==> src/rtl/field_pkg.sv <==
// Shared field definitions for the EC field processor.
// The default modulus is the Mersenne prime 2^107 - 1. It is odd and below
// 2^110, so R = 2^110 works as the Montgomery radix.
package field_pkg;

    localparam int R_BITS = 110;

    localparam logic [R_BITS-1:0] MODULUS = {3'b000, {107{1'b1}}};

    // R^2 mod M = 2^220 mod (2^107 - 1) = 2^6. Used to map values into the
    // Montgomery domain: mont(x, R2_MOD_M) = x*R mod M.
    localparam logic [R_BITS-1:0] R2_MOD_M = R_BITS'(64);

    typedef enum logic [1:0] {
        ST_IDLE_LOAD,
        ST_ITER,
        ST_FINAL,
        ST_DONE
    } mont_state_e;

endpackage

==> src/rtl/mont_mul_step.sv <==
// One radix-2 Montgomery iteration, purely combinational:
//   o_s = (i_s + a_bit*B + q*M) / 2, where q is the parity of (i_s + a_bit*B).
// With i_s < 2M and B < M, the intermediate sum stays below 4M and fits in
// WIDTH+2 bits, and o_s stays below 2M.
module mont_mul_step #(
    parameter int WIDTH = field_pkg::R_BITS,
    parameter logic [WIDTH-1:0] MODULUS = field_pkg::MODULUS
) (
    input  logic [WIDTH+1:0] i_s,
    input  logic [WIDTH-1:0] i_b,
    input  logic             i_a_bit,
    output logic [WIDTH+1:0] o_s
);

    logic [WIDTH+1:0] w_t;
    logic [WIDTH+1:0] w_u;

    // Add the selected multiplicand, then add M when needed so the sum is even.
    always_comb begin
        w_t = i_s + (i_a_bit ? {2'b00, i_b} : '0);
        w_u = w_t + (w_t[0] ? {2'b00, MODULUS} : '0);
        o_s = w_u >> 1;
    end

endmodule
===== config.mk =====
export PLATFORM = sky130hd
export DESIGN_NAME = uart_transmitter
export DESIGN_NICKNAME = d
export VERILOG_FILES = /design/src/rtl/uart_transmitter.sv
export SDC_FILE = /design/constraint.sdc
export NUM_CORES = 1
export LEC_CHECK = 0
export BUFFER_PORTS_ARGS = -buffer_cell sky130_fd_sc_hd__buf_2
export CAP_MARGIN = 40
export CORE_ASPECT_RATIO = 1.1
export CORE_UTILIZATION = 61
export CTS_BUF_LIST = sky130_fd_sc_hd__clkbuf_4 sky130_fd_sc_hd__clkbuf_8 sky130_fd_sc_hd__clkbuf_16
export DETAILED_ROUTE_END_ITERATION = 8
export PLACE_DENSITY = 0.83
export SETUP_SLACK_MARGIN = 0.02
export SYNTH_ARGS = -nofsm -noshare
export SYNTH_HDL_FRONTEND = slang
export SYNTH_SLANG_ARGS = --single-unit
export TNS_END_PERCENT = 5

===== constraint.sdc =====
create_clock -name clk_i -period 3.9 [get_ports clk_i]
set_input_delay 0.195 -clock clk_i [delete_from_list [all_inputs] [get_ports clk_i]]
set_output_delay 0.195 -clock clk_i [all_outputs]
set_load 0.02 [all_outputs]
◆ ◆ ◆
ASSIGNED TASK - Find each line in the data above with the word "localparam", then copy it.

ANSWER TO THIS PROBLEM -
    localparam int R_BITS = 110;
    localparam logic [R_BITS-1:0] MODULUS = {3'b000, {107{1'b1}}};
    localparam logic [R_BITS-1:0] R2_MOD_M = R_BITS'(64);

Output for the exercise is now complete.